Miss Walker was silent for a minute, staring off in the air. Finally, she returned to the present “You are not wrong. And your conclusion that this is an open secret is also correct. We all know that some guilds, though not all of them, abuse the system we have because the AA doesn’t have the resources to pursue them. And even more, they have corrupted the agency enough to pass it off as ordinary business.”

Something in the way she said it told James that this was an old wound for her. There was a bitter air around her, as if she was remembering a battle she had been forced away from.

“I’ll now give you the speech that my superior gave me at the time I found out about this system, five years ago.” She said, confirming James’ suspicion.

Seeing that he had no question, she continued “We are losing the battle against time. Dungeons, especially higher rank ones, are expected to keep growing in number as the years go by, and sometimes by the end of the century, we’ll reach saturation.”

James sat there, stunned. “Wha-what does that have to do with the guilds committing crimes?”

Miss Walker gave him a pitying look. “You already know the answer, James. This projection is based upon the guilds continuing to pull their weight. If we started to actively persecute every crime they commit, we’d simply not have enough forces to clear the dungeons that keep spawning.”

He gritted his teeth, angry at himself for being able to see sense in her words. “Which means we just have to accept them acting like organized crime syndicates, slowly eroding society away until we are nothing but a bunch of fiefs? Do we have no hope then?”

The woman’s eyes softened, and she patted his hand in a show of comfort. “That projection is only expected to come true if nothing changes. Now, the latest studies expect the mana levels around the planet to plateau around mid-century, which means we are not necessarily done for.”

That was a huge relief, but if it was true, that begged the question “But then why? Why not slowly deal with the most rotten guilds, leaving the righteous ones to help protect the Earth?”

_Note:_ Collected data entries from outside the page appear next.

[src/shift_buffer.sv]
`timescale 1ns/1ps

module shift_buffer #(
    parameter int DATA_WIDTH   = window_pkg::DATA_WIDTH,
    parameter int CONV_UNITS   = window_pkg::CONV_UNITS,
    parameter int KERNEL_H_MAX = window_pkg::KERNEL_H_MAX
) (
    input  logic                                              aclk,
    input  logic                                              rst_n,
    input  logic                                              launch,
    input  logic [window_pkg::KH_WIDTH-1:0]                   kernel_h_1,
    input  logic [window_pkg::BLK_WIDTH-1:0]                  blocks_1,
    input  logic                                              is_relu,
    input  logic                                              in_valid,
    input  logic [DATA_WIDTH*(CONV_UNITS+KERNEL_H_MAX-1)-1:0] in_word,
    input  logic                                              out_ready,
    output logic                                              in_ready,
    output logic                                              out_valid,
    output window_pkg::win_beat_t                             out_beat
);
    import window_pkg::*;

    localparam int IN_W  = DATA_WIDTH * (CONV_UNITS + KERNEL_H_MAX - 1);
    localparam int OUT_W = DATA_WIDTH * CONV_UNITS;

    logic [IN_W-1:0]      word_q;
    logic                 full_q;
    logic [KH_WIDTH-1:0]  tap_q;
    logic [BLK_WIDTH-1:0] word_idx;   // index of the held word in the job.
    logic                 last_tap;
    logic                 out_fire;
    logic                 in_fire;
    logic [IN_W-1:0]      shifted;
    logic [OUT_W-1:0]     out_data;

    assign last_tap  = (tap_q == kernel_h_1);
    assign out_fire  = full_q & out_ready;
    assign in_ready  = ~full_q | (out_fire & last_tap);  // refill behind the final tap.
    assign in_fire   = in_valid & in_ready;
    assign out_valid = full_q;

    always_ff @(posedge aclk) begin
        if (!rst_n) begin
            full_q   <= 1'b0;
            tap_q    <= '0;
            word_idx <= '1;
        end else begin
            if (launch) begin
                word_idx <= '1;  // first accepted word wraps to zero.
            end else if (in_fire) begin
                word_idx <= word_idx + 1'b1;
            end

            if (in_fire) begin
                full_q <= 1'b1;
            end else if (out_fire && last_tap) begin
                full_q <= 1'b0;
            end

            if (out_fire) begin
                tap_q <= last_tap ? '0 : tap_q + 1'b1;
            end
        end
    end

    always_ff @(posedge aclk) begin
        if (in_fire) word_q <= in_word;
    end

    // tap s starts at pixel s of the held word.
    assign shifted = word_q >> (tap_q * DATA_WIDTH);

    for (genvar j = 0; j < CONV_UNITS; j++) begin : g_pix
        logic [DATA_WIDTH-1:0] pix;

        assign pix = shifted[j*DATA_WIDTH +: DATA_WIDTH];
        assign out_data[j*DATA_WIDTH +: DATA_WIDTH] =
            (is_relu && pix[DATA_WIDTH-1]) ? '0 : pix;
    end

    assign out_beat.data  = out_data;
    assign out_beat.shift = tap_q;
    assign out_beat.last  = last_tap && (word_idx == blocks_1);

    assert property (@(posedge aclk) disable iff (!rst_n)
        out_valid && !out_ready |=> out_valid && $stable(out_beat))
    else $error("shift_buffer: out_beat changed under back-pressure.");

endmodule

[config.mk]
export PLATFORM = sky130hd
export DESIGN_NAME = shift_buffer
export DESIGN_NICKNAME = d
export VERILOG_FILES = /design/src/window_pkg.sv /design/src/shift_buffer.sv
export SDC_FILE = /design/constraint.sdc
export NUM_CORES = 1
export LEC_CHECK = 0
export ABC_AREA = 1
export BUFFER_PORTS_ARGS = -buffer_cell sky130_fd_sc_hd__buf_2
export CAP_MARGIN = 20
export CORE_MARGIN = 8
export CORE_UTILIZATION = 40
export DETAILED_ROUTE_END_ITERATION = 8
export PLACE_DENSITY = 0.63
export SLEW_MARGIN = 25
export SYNTH_ARGS = -nofsm -noshare
export SYNTH_HDL_FRONTEND = slang
export SYNTH_SLANG_ARGS = --single-unit
[constraint.sdc]
create_clock -name aclk -period 4 [get_ports aclk]
set_input_delay 0.6 -clock aclk [delete_from_list [all_inputs] [get_ports aclk]]
set_output_delay 0.6 -clock aclk [all_outputs]
set_load 0.02 [all_outputs]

“What makes you think that’s not exactly what’s going on?”

The question stunned James briefly, but he quickly reached the correct conclusion “So you are allowing them to basically tie their nooses with their own hands!”

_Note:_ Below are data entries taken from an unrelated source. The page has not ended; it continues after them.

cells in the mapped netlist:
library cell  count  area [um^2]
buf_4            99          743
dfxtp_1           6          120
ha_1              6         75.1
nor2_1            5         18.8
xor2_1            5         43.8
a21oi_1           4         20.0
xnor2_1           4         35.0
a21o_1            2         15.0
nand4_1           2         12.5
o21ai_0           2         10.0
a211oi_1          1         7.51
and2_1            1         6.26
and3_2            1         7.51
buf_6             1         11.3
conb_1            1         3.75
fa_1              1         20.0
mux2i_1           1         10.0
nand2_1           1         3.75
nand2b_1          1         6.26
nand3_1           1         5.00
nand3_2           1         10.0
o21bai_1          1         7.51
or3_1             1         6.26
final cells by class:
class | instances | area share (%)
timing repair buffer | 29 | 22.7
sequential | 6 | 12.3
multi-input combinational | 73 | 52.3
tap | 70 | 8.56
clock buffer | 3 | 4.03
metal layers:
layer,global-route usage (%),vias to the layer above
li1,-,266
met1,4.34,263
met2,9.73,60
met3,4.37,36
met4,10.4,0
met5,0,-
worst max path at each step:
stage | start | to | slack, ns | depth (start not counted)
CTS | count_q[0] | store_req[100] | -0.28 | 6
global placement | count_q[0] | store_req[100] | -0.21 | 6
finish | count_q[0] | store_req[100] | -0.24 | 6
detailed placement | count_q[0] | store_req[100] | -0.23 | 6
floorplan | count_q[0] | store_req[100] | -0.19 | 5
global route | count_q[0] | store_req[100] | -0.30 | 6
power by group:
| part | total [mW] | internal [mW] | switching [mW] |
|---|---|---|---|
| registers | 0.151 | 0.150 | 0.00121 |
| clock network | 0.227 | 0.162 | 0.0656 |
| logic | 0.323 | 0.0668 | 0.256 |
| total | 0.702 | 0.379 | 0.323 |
--- config.mk ---
export PLATFORM = sky130hd
export DESIGN_NAME = mem_arbiter
export DESIGN_NICKNAME = d
export VERILOG_FILES = /design/src/window_pkg.sv /design/src/mem_arbiter.sv
export SDC_FILE = /design/constraint.sdc
export NUM_CORES = 1
export LEC_CHECK = 0
export ABC_AREA = 1
export BUFFER_PORTS_ARGS = -buffer_cell sky130_fd_sc_hd__buf_2
export CORE_AREA = 2 2 164 166
export DETAILED_ROUTE_END_ITERATION = 8
export DIE_AREA = 0 0 166 168
export PLACE_DENSITY_LB_ADDON = 0.12
export SYNTH_ARGS = -nofsm -noshare
export SYNTH_HDL_FRONTEND = slang
export SYNTH_SLANG_ARGS = --single-unit
--- constraint.sdc ---
create_clock -name vclk -period 0.8
set_input_delay 0.08 -clock vclk [all_inputs]
set_output_delay 0.08 -clock vclk [all_outputs]
set_load 0.02 [all_outputs]
--- src/window_pkg.sv ---
package window_pkg;

    localparam int DATA_WIDTH   = 16;
    localparam int CONV_UNITS   = 4;
    localparam int KERNEL_H_MAX = 3;
    localparam int ADDR_WIDTH   = 6;

    // one input word covers every tap of the vertical kernel.
    localparam int IN_PIXELS = CONV_UNITS + KERNEL_H_MAX - 1;
    localparam int IN_WIDTH  = DATA_WIDTH * IN_PIXELS;
    localparam int OUT_WIDTH = DATA_WIDTH * CONV_UNITS;

    localparam int KH_WIDTH  = $clog2(KERNEL_H_MAX);
    localparam int BLK_WIDTH = 6;

    typedef struct packed {
        logic [KH_WIDTH-1:0]   kernel_h_1;  // taps minus one.
        logic [BLK_WIDTH-1:0]  blocks_1;    // input words minus one.
        logic [ADDR_WIDTH-1:0] in_base;
        logic [ADDR_WIDTH-1:0] out_base;
        logic                  is_relu;
        logic                  pad;
    } conv_cfg_t;

    typedef struct packed {
        logic                  we;
        logic [ADDR_WIDTH-1:0] addr;
        logic [IN_WIDTH-1:0]   wdata;
    } mem_req_t;

    // one shifted output word on its way to the store.
    typedef struct packed {
        logic [OUT_WIDTH-1:0] data;
        logic [KH_WIDTH-1:0]  shift;
        logic                 last;
    } win_beat_t;

endpackage

--- src/mem_arbiter.sv ---
`timescale 1ns/1ps

module mem_arbiter (
    input  logic                 aclk,
    input  logic                 rst_n,
    input  logic                 store_valid,
    input  window_pkg::mem_req_t store_req,
    input  logic                 fetch_valid,
    input  window_pkg::mem_req_t fetch_req,
    input  logic                 host_valid,
    input  window_pkg::mem_req_t host_req,
    output logic                 store_grant,
    output logic                 fetch_grant,
    output logic                 host_grant,
    output logic                 mem_en,
    output window_pkg::mem_req_t mem_req
);

    // store drains first so the shift buffer never backs up for long.
    always_comb begin
        store_grant = store_valid;
        fetch_grant = fetch_valid & ~store_valid;
        host_grant  = host_valid & ~store_valid & ~fetch_valid;
        mem_en      = store_valid | fetch_valid | host_valid;
    end

    always_comb begin
        if (store_valid) begin
            mem_req = store_req;
        end else if (fetch_valid) begin
            mem_req = fetch_req;
        end else begin
            mem_req    = host_req;
            mem_req.we = host_req.we & host_valid;  // no stray write when idle.
        end
    end

    // the host keeps its request steady until the grant arrives.
    assert property (@(posedge aclk) disable iff (!rst_n)
        host_valid && !host_grant |=> host_valid && $stable(host_req))
    else $error("mem_arbiter: host request changed before grant.");

endmodule

==> results of run 1 <==
-- logic make-up (layout without fill, tap and decap cells) --
logic type / count (synthesis) / in the layout / synth area share [%]
buffers and inverters: 51 / 479 / 14.6
AND/OR/NAND/NOR: 417 / 417 / 85.4
other: 0 / 1 / 0
-- placed cells by master (no fill, tap or decap) --
cell	n
buf_4	67
buf_12	9
inv_1	3
nor2_2	1
buf_6	57
nand2_1	186
clkbuf_16	5
inv_4	1
buf_8	4
nand2_4	10
nor3_4	1
buf_16	4
diode_2	1
buf_2	328
nand3_1	89
nand3_4	3
nand3_2	114
clkbuf_4	1
nor2_4	1
nand2_2	12
-- synthesized netlist by cell type --
| library cell | count |
|---|---|
| nor2_4 | 1 |
| buf_4 | 5 |
| nand3_1 | 206 |
| nor2_1 | 1 |
| buf_6 | 10 |
| inv_1 | 3 |
| clkbuf_1 | 10 |
| nand2_1 | 208 |
| buf_2 | 22 |
| inv_2 | 1 |
| nor3_1 | 1 |
-- final cells by class --
class,instances,area (um2)
fill,3063,20100
multi-input combinational,417,2560
timing repair buffer,475,3270
inverter,4,17.5
tap,341,427
antenna,1,2.50
-- routing by layer --
layer  track usage [%]  wire (um)  vias to the layer above
met4             0.945        187                        0
li1                  -          -                     2432
met2              24.0      10500                      270
met1              12.3       7360                     2167
met5                 0          0                        -
met3              2.19       1420                       10
-- worst max-delay path by stage --
stage	cells past startpoint	to	slack, ns
4_1_cts	6	mem_req[101]	-0.31
3_3_place_gp	6	mem_req[101]	-0.34
2_1_floorplan	6	mem_req[42]	-0.05
3_5_place_dp	7	mem_req[88]	-0.32
5_1_grt	7	mem_req[13]	-0.33
6_report	7	mem_req[4]	-0.27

“Exactly. It will take some time, and some crimes are less urgent than others. Guilds like the Radiant are not worth the effort cleaning them up would require.” She raised a hand, stopping the complaint forming on his lips “The presence of Esposito at your confrontation with their thugs should tell you how intertwined they are with the Golden Sun, and that is a heavy weight we simply cannot move against lightly.”

“So they can continue to siphon off resources from the AA, because they still take less than what would be required to eradicate them.” James concluded with a heavy heart.

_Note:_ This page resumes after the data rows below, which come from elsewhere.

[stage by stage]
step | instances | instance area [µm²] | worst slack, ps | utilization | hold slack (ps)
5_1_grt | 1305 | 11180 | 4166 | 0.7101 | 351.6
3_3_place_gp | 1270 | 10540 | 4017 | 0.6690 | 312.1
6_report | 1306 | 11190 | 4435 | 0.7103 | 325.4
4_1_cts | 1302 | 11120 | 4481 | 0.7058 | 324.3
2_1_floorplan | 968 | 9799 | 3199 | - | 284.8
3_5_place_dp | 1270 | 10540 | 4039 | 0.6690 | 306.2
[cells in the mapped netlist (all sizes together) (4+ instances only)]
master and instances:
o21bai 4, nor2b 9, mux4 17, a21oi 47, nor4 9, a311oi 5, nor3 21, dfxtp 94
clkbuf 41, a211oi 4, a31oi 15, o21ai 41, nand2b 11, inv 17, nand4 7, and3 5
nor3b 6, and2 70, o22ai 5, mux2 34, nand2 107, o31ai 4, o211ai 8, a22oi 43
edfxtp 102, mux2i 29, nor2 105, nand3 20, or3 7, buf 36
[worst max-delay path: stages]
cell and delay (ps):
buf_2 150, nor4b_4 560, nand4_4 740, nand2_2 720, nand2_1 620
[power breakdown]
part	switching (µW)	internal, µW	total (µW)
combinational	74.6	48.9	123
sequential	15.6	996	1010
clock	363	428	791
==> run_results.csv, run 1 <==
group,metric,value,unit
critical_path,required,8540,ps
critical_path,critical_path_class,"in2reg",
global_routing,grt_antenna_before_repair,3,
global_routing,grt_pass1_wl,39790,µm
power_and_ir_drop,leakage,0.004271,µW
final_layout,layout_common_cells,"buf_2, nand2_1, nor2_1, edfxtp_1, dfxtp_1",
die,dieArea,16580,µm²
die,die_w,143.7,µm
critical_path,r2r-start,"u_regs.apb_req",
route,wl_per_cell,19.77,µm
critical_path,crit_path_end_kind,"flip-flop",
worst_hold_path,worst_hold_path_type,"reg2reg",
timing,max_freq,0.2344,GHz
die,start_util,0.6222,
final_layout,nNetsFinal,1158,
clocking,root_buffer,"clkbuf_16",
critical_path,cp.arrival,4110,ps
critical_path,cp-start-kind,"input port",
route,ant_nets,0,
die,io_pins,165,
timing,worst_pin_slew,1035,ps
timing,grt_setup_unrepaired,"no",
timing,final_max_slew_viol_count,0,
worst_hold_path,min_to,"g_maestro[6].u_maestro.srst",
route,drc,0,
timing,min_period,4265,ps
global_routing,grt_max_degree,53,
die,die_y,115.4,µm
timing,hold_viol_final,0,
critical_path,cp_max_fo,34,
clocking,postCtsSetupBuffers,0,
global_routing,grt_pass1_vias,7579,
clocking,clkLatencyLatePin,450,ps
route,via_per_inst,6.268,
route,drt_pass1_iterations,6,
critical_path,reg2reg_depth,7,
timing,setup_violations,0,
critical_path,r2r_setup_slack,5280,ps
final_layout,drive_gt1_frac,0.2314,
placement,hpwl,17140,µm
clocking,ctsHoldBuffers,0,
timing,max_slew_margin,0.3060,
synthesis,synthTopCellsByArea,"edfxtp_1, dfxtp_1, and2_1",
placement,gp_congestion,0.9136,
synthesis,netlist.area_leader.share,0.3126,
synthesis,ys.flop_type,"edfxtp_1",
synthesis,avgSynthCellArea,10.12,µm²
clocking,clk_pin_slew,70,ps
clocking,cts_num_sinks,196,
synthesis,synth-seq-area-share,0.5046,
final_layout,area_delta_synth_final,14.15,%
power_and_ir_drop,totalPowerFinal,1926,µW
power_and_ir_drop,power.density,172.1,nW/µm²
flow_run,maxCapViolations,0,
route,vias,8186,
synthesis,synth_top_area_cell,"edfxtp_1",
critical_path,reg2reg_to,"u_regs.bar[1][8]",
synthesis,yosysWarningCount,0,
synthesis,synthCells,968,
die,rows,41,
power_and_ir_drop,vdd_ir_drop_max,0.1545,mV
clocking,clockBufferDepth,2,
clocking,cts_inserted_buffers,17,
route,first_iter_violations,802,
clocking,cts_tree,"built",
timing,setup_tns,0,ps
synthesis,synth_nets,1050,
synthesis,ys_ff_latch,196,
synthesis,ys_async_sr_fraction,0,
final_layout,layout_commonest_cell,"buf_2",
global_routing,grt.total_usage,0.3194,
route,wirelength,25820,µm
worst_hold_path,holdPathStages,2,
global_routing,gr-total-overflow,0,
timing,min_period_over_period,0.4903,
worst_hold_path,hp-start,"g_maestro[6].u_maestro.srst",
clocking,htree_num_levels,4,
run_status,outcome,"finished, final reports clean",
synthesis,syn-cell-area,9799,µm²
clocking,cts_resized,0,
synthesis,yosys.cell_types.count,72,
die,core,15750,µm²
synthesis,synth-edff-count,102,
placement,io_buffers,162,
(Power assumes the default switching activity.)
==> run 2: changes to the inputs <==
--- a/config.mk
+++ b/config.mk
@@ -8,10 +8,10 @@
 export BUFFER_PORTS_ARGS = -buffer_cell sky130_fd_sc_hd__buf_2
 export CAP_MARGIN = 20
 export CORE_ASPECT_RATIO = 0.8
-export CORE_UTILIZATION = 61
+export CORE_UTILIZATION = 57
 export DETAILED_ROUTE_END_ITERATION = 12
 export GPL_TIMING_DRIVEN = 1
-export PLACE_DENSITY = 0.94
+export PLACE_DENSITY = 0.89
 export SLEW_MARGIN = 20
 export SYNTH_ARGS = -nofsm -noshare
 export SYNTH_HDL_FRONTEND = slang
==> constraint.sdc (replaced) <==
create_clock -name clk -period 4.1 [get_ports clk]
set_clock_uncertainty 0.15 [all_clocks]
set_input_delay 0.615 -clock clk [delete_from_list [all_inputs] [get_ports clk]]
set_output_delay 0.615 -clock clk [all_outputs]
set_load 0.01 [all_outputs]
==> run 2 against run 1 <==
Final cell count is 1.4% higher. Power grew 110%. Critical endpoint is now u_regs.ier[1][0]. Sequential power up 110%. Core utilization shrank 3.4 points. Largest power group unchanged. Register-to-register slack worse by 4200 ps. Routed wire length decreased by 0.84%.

“That is correct.” Then, upon seeing his glum expression, she added “Still, that doesn’t mean nothing can be done about them. If I or other high-rankers were to move against them, it would immediately call the Golden Sun’s attention upon us. However, if a newly arrived rookie were to somehow find enough evidence of their crimes and managed to subdue them, well, there is a reason why high rankers avoid getting in the business of those weaker than them.”

A smile slowly crept up, James quickly grasping where she was going. “Just as you can’t get involved because of the Golden Sun, they cannot be the first to come into low ranker business because of you.”

Miss Walker stood up, gracing with an eye-smile “I can see that you have gotten an idea. Now, as a responsible adult, I must warn you not to do anything that would pit you against someone much stronger than you.”

“Of course, Miss. I would never.” That just means I have to hurry and reach D-rank. Just you wait, Callum Wright. You and your little band of criminals better enjoy your freedom while you have it.